Clear guidance given around causation in PI claims following insurers’ avoidance

Dalamd Ltd v Butterworth Spengler Commercial Ltd [05.10.18]

The recent judgment in Dalamd Ltd v Butterworth Spengler Commercial Ltd has clarified the appropriate test for causation in insurance brokers’ negligence cases. Butcher J held that a court should assess on the balance of probabilities whether an insurance policy was voidable or would not have provided an indemnity, for reasons other than the insurance brokers’ negligence.

Facts

The claimant’s claim for insurance brokers’ negligence arose out of a fire and destruction of business premises at a waste recycling facility.
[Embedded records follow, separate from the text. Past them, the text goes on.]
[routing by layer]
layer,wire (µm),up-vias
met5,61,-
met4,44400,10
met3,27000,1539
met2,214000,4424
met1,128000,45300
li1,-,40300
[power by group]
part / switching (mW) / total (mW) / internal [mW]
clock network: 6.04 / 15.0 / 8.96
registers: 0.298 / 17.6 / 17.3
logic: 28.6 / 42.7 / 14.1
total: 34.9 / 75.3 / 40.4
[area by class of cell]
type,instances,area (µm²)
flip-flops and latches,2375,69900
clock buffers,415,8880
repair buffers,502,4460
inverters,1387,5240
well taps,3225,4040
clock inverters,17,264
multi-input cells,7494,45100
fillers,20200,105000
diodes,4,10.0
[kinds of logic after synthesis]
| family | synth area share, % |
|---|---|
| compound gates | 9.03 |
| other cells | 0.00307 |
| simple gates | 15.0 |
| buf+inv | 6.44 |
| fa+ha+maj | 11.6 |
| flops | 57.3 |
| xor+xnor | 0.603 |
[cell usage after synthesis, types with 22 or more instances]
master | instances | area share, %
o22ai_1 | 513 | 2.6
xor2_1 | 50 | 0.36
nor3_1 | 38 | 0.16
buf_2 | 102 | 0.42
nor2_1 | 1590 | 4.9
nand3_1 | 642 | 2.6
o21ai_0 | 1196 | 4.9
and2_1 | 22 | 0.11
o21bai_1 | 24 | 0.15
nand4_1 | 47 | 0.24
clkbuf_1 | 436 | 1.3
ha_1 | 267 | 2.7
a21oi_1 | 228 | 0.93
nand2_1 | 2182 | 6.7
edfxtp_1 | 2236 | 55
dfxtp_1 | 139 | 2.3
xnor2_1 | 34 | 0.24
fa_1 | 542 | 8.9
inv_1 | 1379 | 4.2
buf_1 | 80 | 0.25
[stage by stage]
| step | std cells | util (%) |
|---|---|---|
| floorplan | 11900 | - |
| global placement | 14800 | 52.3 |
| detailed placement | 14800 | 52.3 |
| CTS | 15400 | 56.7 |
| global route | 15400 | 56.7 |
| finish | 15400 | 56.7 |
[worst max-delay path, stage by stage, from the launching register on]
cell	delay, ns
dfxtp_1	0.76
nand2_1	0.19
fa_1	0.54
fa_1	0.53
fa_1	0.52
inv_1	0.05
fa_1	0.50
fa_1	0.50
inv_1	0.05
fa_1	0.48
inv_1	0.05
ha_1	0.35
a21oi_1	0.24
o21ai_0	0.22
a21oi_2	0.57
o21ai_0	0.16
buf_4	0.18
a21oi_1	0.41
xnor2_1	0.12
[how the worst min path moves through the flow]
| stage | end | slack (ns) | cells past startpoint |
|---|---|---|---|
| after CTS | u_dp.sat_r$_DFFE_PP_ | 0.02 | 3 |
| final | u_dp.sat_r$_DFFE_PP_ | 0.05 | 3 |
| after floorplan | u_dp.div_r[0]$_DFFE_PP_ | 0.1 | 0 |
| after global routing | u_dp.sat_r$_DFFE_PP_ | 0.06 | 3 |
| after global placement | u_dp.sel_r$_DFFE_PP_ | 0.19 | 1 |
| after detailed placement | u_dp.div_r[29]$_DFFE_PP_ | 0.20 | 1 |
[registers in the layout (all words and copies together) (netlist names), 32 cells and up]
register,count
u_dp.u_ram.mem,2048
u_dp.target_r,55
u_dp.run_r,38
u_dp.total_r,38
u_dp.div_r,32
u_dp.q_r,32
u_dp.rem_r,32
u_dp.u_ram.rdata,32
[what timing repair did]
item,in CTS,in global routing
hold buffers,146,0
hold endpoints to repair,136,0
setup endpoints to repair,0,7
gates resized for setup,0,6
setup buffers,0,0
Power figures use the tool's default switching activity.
The claimant sought an indemnity from their insurers, under a policy for the premises which the defendant insurance broker had arranged. The insurers avoided the policies on the grounds of non-disclosure and misrepresentation of material facts, which the claimant did not challenge. Instead, it brought a claim against the defendant broker for negligence.

Legal argument

The claimant alleged that the defendant had failed to:

  • Adequately advise as to what matters ought to be disclosed to insurers
  • Give proper disclosure of matters which it knew itself.

As for causation, the court considered two points of interest:

  1. Whether the claimant was required to show that the claim under the policy had failed as a result of the defendant’s negligence. Was it enough to demonstrate that there was a significant risk that any challenge of insurers’ position would fail and for the claim be assessed on a loss of chance basis?
  2. How should the court approach the contention that the policy would not have responded in any event, even if the defendant had not been negligent?

Judgment

The court agreed that the defendant had been negligent in advising the claimant what should be disclosed to insurers and in failing to disclose matters inside its knowledge.

In considering the first point on causation, the court found that, in circumstances where the insurers’ avoidance had not been challenged (as in this instance), the issue of whether the claimant’s claim on the policy would have failed as a result of the defendant’s negligence had to be determined on a balance of probabilities. The claimant had to show that the claim on the policy would have failed, and that, but for the negligence, it would have succeeded. The court therefore rejected the claimant’s loss of chance argument. The Judge highlighted that, had insurers been party to proceedings, the avoidability of the policy would have been determined on a “yes” or “no” basis.

On the second point, the court followed the approach of the court of Appeal in Fraser v Furman, accepting that it must consider, on the balance of probabilities, whether the claim against the policy would have failed for reasons other than the defendant’s negligence.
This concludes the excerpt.